### To do
Working from the entries below, tally each line that holds "state". Give the tally and nothing else.
[Opening Task data section]
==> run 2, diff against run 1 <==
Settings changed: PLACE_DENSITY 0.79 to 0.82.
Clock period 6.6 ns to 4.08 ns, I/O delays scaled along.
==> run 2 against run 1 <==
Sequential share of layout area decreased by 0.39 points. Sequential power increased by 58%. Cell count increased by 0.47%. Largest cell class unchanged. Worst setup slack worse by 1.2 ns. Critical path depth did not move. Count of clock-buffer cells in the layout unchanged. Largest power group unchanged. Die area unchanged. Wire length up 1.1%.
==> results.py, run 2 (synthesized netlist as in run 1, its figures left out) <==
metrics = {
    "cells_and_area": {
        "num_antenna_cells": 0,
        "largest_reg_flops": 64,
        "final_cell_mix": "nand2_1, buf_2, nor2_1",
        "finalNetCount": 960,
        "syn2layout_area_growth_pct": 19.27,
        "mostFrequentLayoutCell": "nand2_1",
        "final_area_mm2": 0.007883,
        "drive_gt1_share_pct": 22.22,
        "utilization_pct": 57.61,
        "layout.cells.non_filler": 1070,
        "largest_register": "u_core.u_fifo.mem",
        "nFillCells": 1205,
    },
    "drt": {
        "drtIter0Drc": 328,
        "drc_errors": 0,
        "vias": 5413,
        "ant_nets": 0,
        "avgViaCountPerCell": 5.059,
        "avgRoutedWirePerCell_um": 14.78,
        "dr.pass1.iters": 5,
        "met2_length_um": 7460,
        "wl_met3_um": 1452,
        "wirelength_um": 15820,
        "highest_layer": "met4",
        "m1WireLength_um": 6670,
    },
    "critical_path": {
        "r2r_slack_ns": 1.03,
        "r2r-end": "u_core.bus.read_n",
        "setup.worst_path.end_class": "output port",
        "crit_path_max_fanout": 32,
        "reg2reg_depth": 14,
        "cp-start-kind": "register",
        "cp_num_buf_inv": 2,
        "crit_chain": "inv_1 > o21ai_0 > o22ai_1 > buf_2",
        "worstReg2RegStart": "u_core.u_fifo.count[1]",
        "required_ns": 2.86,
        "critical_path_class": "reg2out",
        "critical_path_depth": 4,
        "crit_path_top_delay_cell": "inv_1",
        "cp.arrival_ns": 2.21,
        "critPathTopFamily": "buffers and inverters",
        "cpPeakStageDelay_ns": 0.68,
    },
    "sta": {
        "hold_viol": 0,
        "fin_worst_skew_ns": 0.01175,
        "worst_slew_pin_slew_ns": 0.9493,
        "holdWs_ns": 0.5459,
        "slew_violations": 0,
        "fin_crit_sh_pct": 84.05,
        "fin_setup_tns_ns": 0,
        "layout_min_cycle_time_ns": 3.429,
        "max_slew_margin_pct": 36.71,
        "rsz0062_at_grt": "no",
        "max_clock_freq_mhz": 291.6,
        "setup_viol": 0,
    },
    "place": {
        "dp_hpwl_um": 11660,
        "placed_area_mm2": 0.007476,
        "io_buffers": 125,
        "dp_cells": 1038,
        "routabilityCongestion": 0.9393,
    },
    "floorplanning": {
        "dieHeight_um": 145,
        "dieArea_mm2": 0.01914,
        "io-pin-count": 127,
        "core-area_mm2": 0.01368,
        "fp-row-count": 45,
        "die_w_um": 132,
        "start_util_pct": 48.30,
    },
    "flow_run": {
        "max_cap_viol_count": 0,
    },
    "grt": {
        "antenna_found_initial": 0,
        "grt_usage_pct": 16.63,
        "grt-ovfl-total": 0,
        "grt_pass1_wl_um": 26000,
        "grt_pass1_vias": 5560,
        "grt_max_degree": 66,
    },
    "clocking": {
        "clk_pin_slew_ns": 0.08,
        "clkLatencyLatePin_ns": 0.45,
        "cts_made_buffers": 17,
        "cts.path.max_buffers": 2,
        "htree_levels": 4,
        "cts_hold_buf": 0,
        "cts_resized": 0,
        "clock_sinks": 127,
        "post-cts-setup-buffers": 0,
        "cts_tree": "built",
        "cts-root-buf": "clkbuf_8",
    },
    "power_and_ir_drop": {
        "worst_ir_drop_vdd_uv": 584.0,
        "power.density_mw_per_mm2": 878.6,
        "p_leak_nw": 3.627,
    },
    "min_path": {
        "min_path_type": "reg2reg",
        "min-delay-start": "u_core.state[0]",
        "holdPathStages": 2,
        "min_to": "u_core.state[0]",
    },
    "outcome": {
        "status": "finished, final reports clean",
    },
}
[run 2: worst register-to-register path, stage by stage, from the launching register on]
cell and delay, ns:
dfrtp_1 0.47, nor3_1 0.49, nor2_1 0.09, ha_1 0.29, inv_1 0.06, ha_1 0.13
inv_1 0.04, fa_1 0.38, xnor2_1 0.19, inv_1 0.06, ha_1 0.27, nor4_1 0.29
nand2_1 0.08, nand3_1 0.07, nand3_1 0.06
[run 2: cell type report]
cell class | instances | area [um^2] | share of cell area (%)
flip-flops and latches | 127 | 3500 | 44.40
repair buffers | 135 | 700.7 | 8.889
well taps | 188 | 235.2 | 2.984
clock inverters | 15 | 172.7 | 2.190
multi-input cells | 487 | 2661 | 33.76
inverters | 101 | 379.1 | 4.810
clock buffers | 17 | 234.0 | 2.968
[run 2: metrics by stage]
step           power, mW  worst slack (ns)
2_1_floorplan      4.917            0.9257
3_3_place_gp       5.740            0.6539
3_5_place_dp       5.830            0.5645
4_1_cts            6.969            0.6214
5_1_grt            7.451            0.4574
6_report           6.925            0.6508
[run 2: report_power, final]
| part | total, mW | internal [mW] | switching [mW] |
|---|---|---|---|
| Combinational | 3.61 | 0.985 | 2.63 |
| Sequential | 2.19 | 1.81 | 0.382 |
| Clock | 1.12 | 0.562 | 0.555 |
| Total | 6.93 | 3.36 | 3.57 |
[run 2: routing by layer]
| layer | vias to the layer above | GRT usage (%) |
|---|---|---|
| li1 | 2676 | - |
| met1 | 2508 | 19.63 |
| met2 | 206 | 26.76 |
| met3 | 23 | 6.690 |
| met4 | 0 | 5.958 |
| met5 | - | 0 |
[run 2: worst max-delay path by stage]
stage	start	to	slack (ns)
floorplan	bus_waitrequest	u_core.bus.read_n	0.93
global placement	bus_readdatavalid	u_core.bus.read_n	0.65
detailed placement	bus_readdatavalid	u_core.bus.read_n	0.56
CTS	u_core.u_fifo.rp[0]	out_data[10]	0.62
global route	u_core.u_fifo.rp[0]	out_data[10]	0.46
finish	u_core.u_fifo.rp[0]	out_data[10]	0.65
[Closing Task data section]
### Exercise answer
2